Behavioral economists, economists and formerly Keynes. What do the nominees have in common? They all came to the conclusion that the economic theory used up to that time was bad and that just them they have a cure, they have the "right version" of economics. But is the theory really bad, or do they just not like the theory? Are we experiencing an economic crisis or an economists' crisis?
The basic theories of economics are objective assessment of the subjective behavior of individuals. Even behind numbers such as GDP, individuals hide with their own personal preferences and motivations. Even behind seemingly irrational activities subjective conception of profit and benefit. Simply put, the basics of economics "with a view" describe what a person does, why he does it and how he achieves his goals.
He avoids while assessing whether what is good and what is badwhat is moral and what is not. Just dryly states the facts, only dryly shows the rules according to which we behave. Nothing more, nothing less. Based on these facts, we can then, according to (in) visible and (in) tangible arguments, show what the effort to influence human behavior can lead to.
The problem with economics as a science is that these objectively (technically) constructed rules are approached by economists who try to apply these facts retrospectively to what is happening around us in the real world, or to predict what decision will cause. And here's the problem - An economist is a man. Man has subjective preferences and motivation, according to which he acts.
That is, though the theory of economics is objective, so he treats this objective theory, comments on it, explains it and explains the current events subjectively behaving economists. These are not theories of economics, they are not the foundations of economics, which, according to behavioral economists or economists, are in crisis.
It is economists who are experiencing a crisis. The theory is perfectly fine.
Many pseudo-economists have become economists. And few pseudo-economists know economics, both in a purely "academic-theoretical" way and in its application to practical events. Economists generally fall victim to their personal subjective perceptions. In their work, predictions and analyzes, they begin to make objective theory subjective a light girl of her own thinking about the "ideal world".
They want to influence and control the development of the world. They take economics as their tool - as the perfect guide to the world of human action. Based on economics, they want to plan, establish, support, subsidize, tax. However, the economy begins to do only what it does best - adapts to the subjective perception of planners. And everyone and everything starts to look like a planner. If not, it is a bug in their system that needs to be regulated.

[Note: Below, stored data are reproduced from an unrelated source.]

### src/logic/mcu_irq_register_bank.sv
// interrupt enable and request-flag register bank of a small controller
// assumes the core, event sources and register port run on clk;
// external pins are asynchronous and are synchronised here
//
// The address-and-strobe port and the register addresses are this design's own decisions.
`timescale 1ns/10ps

// Overview of operation
// - pin0 edge field bits 1:0, four codes
// - pin1 edge field bits 3:2, same codes
// - bit 0 of control 0 is global enable
// - time base 1 flag bit6, enable bit3
// - time base 0 flag bit5, enable bit2
// - external pin flag bit4, enable bit1
// - converter flag bit6, enable bit2, control 1
// - eeprom flag bit5, enable bit1, control 1
// - group 0 flag bit4, enable bit0
// - unimplemented bits read back as zero
// - each source has enable and flag
// - timer match bits in separate group registers
// - events set flags; vector needs both enables
// - servicing clears global enable and the serviced flag
module mcu_irq_register_bank #(
    parameter bit HAS_PIN1   = 1'b0, // second external pin variant
    parameter bit HAS_GROUP1 = 1'b0  // second group register variant
) (
    input  wire logic                    clk,
    input  wire logic                    rst,
    input  wire logic                    clk_en,    // freezes all state
    input  wire logic [2:0]              addr,      // register address
    input  wire logic [7:0]              wdata,     // write data
    input  wire logic                    wr_stb,    // write strobe
    input  wire logic                    rd_stb,    // read strobe
    output logic [7:0]                   rdata,     // read data, next cycle
    input  wire logic                    pin0_in,   // asynchronous pin 0
    input  wire logic                    pin1_in,   // asynchronous pin 1
    input  wire irq_bank_pkg::src_evt_t  events,    // source pulses
    input  wire logic                    irq_ack,   // core takes vector
    output irq_bank_pkg::irq_out_t       irq_out,   // request and vector
    output logic                         irq_line   // overrun interrupt
);
    import irq_bank_pkg::*;

    ////////////////////////////////////////////////////////////////////////
    // declarations
    localparam bit         HI_IMPL  = HAS_PIN1 | HAS_GROUP1;
    localparam logic [7:0] EDGE_M   = HAS_PIN1 ? EDGE_MASK_2 : EDGE_MASK_1;
    localparam logic [7:0] CTRL1_M  = HI_IMPL ? CTRL1_MASKX : CTRL1_MASK;

    logic [7:0]         edge_reg;      // pin_edge_select
    logic [7:0]         ctrl0_reg;     // primary_irq_ctrl_0
    logic [7:0]         ctrl1_reg;     // primary_irq_ctrl_1
    logic [7:0]         grp0_reg;      // shared_group_ctrl_0
    logic [7:0]         grp1_reg;      // shared_group_ctrl_1
    logic [7:0]         stat_reg;      // overrun sticky bits
    logic [7:0]         mask_reg;      // overrun mask
    logic [7:0]         ctrl0_next;
    logic [7:0]         ctrl1_next;
    logic [7:0]         grp0_next;
    logic [7:0]         grp1_next;
    logic [7:0]         stat_next;
    logic [1:0]         pin_meta_reg;  // first synchroniser stage
    logic [1:0]         pin_sync_reg;  // second synchroniser stage
    logic [1:0]         pin_prev_reg;  // previous synchronised level
    logic               pin0_hit;      // selected edge seen on pin 0
    logic               pin1_hit;      // selected edge seen on pin 1
    logic               grp0_evt;      // enabled match in group 0
    logic               grp1_evt;      // enabled match in group 1
    logic               hi_evt;        // upper source of control 1
    logic [NUM_SRC-1:0] src_set;       // event per source
    logic [NUM_SRC-1:0] src_flag;      // flag per source
    logic [NUM_SRC-1:0] src_en;        // enable per source
    logic [NUM_SRC-1:0] pend_next;     // flag and enable, next state
    logic [NUM_SRC-1:0] ack_clr;       // flag cleared by service
    logic               ack_take;      // service accepted
    logic               wr_ctrl0;      // write hits control 0
    irq_out_t           irq_next;

    ////////////////////////////////////////////////////////////////////////
    // helpers
    // decides whether the selected edge occurred
    function automatic logic edge_hit(input logic [1:0] sel,
                                      input logic       cur,
                                      input logic       prev);
        case (sel)
            EDGE_RISE: edge_hit = cur & ~prev;
            EDGE_FALL: edge_hit = ~cur & prev;
            EDGE_BOTH: edge_hit = cur ^ prev;
            default:   edge_hit = 1'b0;  // edge detection off
        endcase
    endfunction : edge_hit

    // lowest pending index wins
    function automatic logic [2:0] prio_vec(input logic [NUM_SRC-1:0] p);
        prio_vec = 3'h0;
        for (int i = NUM_SRC - 1; i >= 0; i--) begin
            if (p[i]) begin
                prio_vec = 3'(i);
            end
        end
    endfunction : prio_vec

    ////////////////////////////////////////////////////////////////////////
    // external pin synchroniser and edge detection
    // two stages before any logic looks at the pins
    always_ff @(posedge clk) begin
        if (rst) begin
            pin_meta_reg <= 2'h0;
            pin_sync_reg <= 2'h0;
            pin_prev_reg <= 2'h0;
        end else if (clk_en) begin
            pin_meta_reg <= {pin1_in, pin0_in};
            pin_sync_reg <= pin_meta_reg;
            pin_prev_reg <= pin_sync_reg;
        end
    end

    // edge codes steer the pin events
    assign pin0_hit = edge_hit(edge_reg[PIN0_SEL_LO +: 2],
                               pin_sync_reg[0], pin_prev_reg[0]);
    assign pin1_hit = HAS_PIN1 &
                      edge_hit(edge_reg[PIN1_SEL_LO +: 2],
                               pin_sync_reg[1], pin_prev_reg[1]);

    ////////////////////////////////////////////////////////////////////////
    // source map
    // a group event is a match whose own enable is set
    assign grp0_evt = |(events.tm0 & grp0_reg[EN_LO +: 2]);
    assign grp1_evt = HAS_GROUP1 & (|(events.tm1 & grp1_reg[EN_LO +: 2]));
    // upper bit pair of control 1 belongs to pin 1 when present, else to group 1
    assign hi_evt   = HAS_PIN1 ? pin1_hit : grp1_evt;

    // every source has its own flag and enable
    assign src_set  = {hi_evt, events.adc, events.eeprom, grp0_evt,
                       events.tb1, events.tb0, pin0_hit};
    assign src_flag = {ctrl1_reg[7:4], ctrl0_reg[6:4]};
    assign src_en   = {ctrl1_reg[3:0], ctrl0_reg[3:1]};

    // service accepted only while a request is shown
    assign ack_take = irq_ack & irq_out.req;
    assign ack_clr  = ack_take ? 7'(7'h01 << irq_out.vector) : 7'h00;
    assign wr_ctrl0 = wr_stb & (addr == ADDR_CTRL0);

    ////////////////////////////////////////////////////////////////////////
    // next values of the primary control registers
    // order: service clear, then software write, then hardware set
    always_comb begin
        // serviced source drops its flag
        ctrl0_next = ctrl0_reg & ~{1'b0, ack_clr[2:0], 4'h0};
        ctrl1_next = ctrl1_reg & ~{ack_clr[6:3], 4'h0};
        // servicing blocks nesting
        if (ack_take) begin
            ctrl0_next[GLB_EN_BIT] = 1'b0;
        end
        // software writes implemented bits only
        if (wr_ctrl0) begin
            ctrl0_next = wdata & CTRL0_MASK;
        end
        if (wr_stb && addr == ADDR_CTRL1) begin
            ctrl1_next = wdata & CTRL1_M;
        end
        // events set their flags and win over any clear
        ctrl0_next[FLAG_LO +: 3] = ctrl0_next[FLAG_LO +: 3] |
                                   src_set[2:0];
        ctrl1_next[FLAG_LO +: 4] = ctrl1_next[FLAG_LO +: 4] |
                                   (src_set[6:3] & {HI_IMPL, 3'h7});
    end

    // primary control registers
    always_ff @(posedge clk) begin
        if (rst) begin
            ctrl0_reg <= RST_VAL;
            ctrl1_reg <= RST_VAL;
        end else if (clk_en) begin
            ctrl0_reg <= ctrl0_next;
            ctrl1_reg <= ctrl1_next;
        end
    end

    // edge-select register
    always_ff @(posedge clk) begin
        if (rst) begin
            edge_reg <= RST_VAL;
        end else if (clk_en && wr_stb && addr == ADDR_EDGE) begin
            edge_reg <= wdata & EDGE_M;
        end
    end

    ////////////////////////////////////////////////////////////////////////
    // group registers holding timer match bits
    // flags at 5:4 set by matches, enables at 1:0
    always_comb begin
        grp0_next = grp0_reg;
        grp1_next = grp1_reg;
        if (wr_stb && addr == ADDR_GRP0) begin
            grp0_next = wdata & GRP_MASK;
        end
        if (wr_stb && addr == ADDR_GRP1 && HAS_GROUP1) begin
            grp1_next = wdata & GRP_MASK;
        end
        grp0_next[FLAG_LO +: 2] = grp0_next[FLAG_LO +: 2] | events.tm0;
        if (HAS_GROUP1) begin
            grp1_next[FLAG_LO +: 2] = grp1_next[FLAG_LO +: 2] | events.tm1;
        end
    end

    // group register storage
    always_ff @(posedge clk) begin
        if (rst) begin
            grp0_reg <= RST_VAL;
            grp1_reg <= RST_VAL;
        end else if (clk_en) begin
            grp0_reg <= grp0_next;
            grp1_reg <= grp1_next;
        end
    end

    ////////////////////////////////////////////////////////////////////////
    // request towards the core
    // built from next state so a taken request drops at once
    assign pend_next = {ctrl1_next[7:4], ctrl0_next[6:4]} &
                       {ctrl1_next[3:0], ctrl0_next[3:1]};
    always_comb begin
        irq_next.req    = ctrl0_next[GLB_EN_BIT] & (|pend_next);
        irq_next.vector = prio_vec(pend_next);
    end

    // registered request and vector
    always_ff @(posedge clk) begin
        if (rst) begin
            irq_out <= '0;
        end else if (clk_en) begin
            irq_out <= irq_next;
        end
    end

    ////////////////////////////////////////////////////////////////////////
    // overrun status, mask and interrupt line
    // an event arriving on a set flag is recorded; set beats clear
    always_comb begin
        stat_next = stat_reg;
        if (wr_stb && addr == ADDR_STAT) begin
            stat_next = stat_reg & ~wdata;
        end
        stat_next = (stat_next | {1'b0, src_set & src_flag}) & SRC_MASK;
    end

    // status and mask storage
    always_ff @(posedge clk) begin
        if (rst) begin
            stat_reg <= RST_VAL;
            mask_reg <= RST_VAL;
        end else if (clk_en) begin
            stat_reg <= stat_next;
            if (wr_stb && addr == ADDR_MASK) begin
                mask_reg <= wdata & SRC_MASK;
            end
        end
    end

    // level output while an unmasked overrun is set
    always_ff @(posedge clk) begin
        if (rst) begin
            irq_line <= 1'b0;
        end else if (clk_en) begin
            irq_line <= |(stat_next & mask_reg);
        end
    end

    ////////////////////////////////////////////////////////////////////////
    // read port
    // data stands one cycle after the strobe, zero otherwise
    always_ff @(posedge clk) begin
        if (rst) begin
            rdata <= 8'h00;
        end else if (clk_en) begin
            rdata <= 8'h00;
            if (rd_stb) begin
                case (addr)
                    ADDR_EDGE:  rdata <= edge_reg;
                    ADDR_CTRL0: rdata <= ctrl0_reg;
                    ADDR_CTRL1: rdata <= ctrl1_reg;
                    ADDR_GRP0:  rdata <= grp0_reg;
                    ADDR_GRP1:  rdata <= grp1_reg;
                    ADDR_STAT:  rdata <= stat_reg;
                    ADDR_MASK:  rdata <= mask_reg;
                    default:    rdata <= 8'h00; // unmapped reads zero
                endcase
            end
        end
    end
endmodule : mcu_irq_register_bank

What the representatives of behavioral economics point out - that one behaves irrationally - is only the result of their misunderstanding of rationality as such. Behavioral economists are the best and most beautiful example of how much an economist can succumb to his subjective perception. These economists do human behavior that is inconsistent with their subjective value ladder, he explains simply by this behavior marks as irrational. Subsequently, they will say that a person can do harm with it (according to their subjective assessment). They begin to call for "state protection" to ensure the safety of man from himself.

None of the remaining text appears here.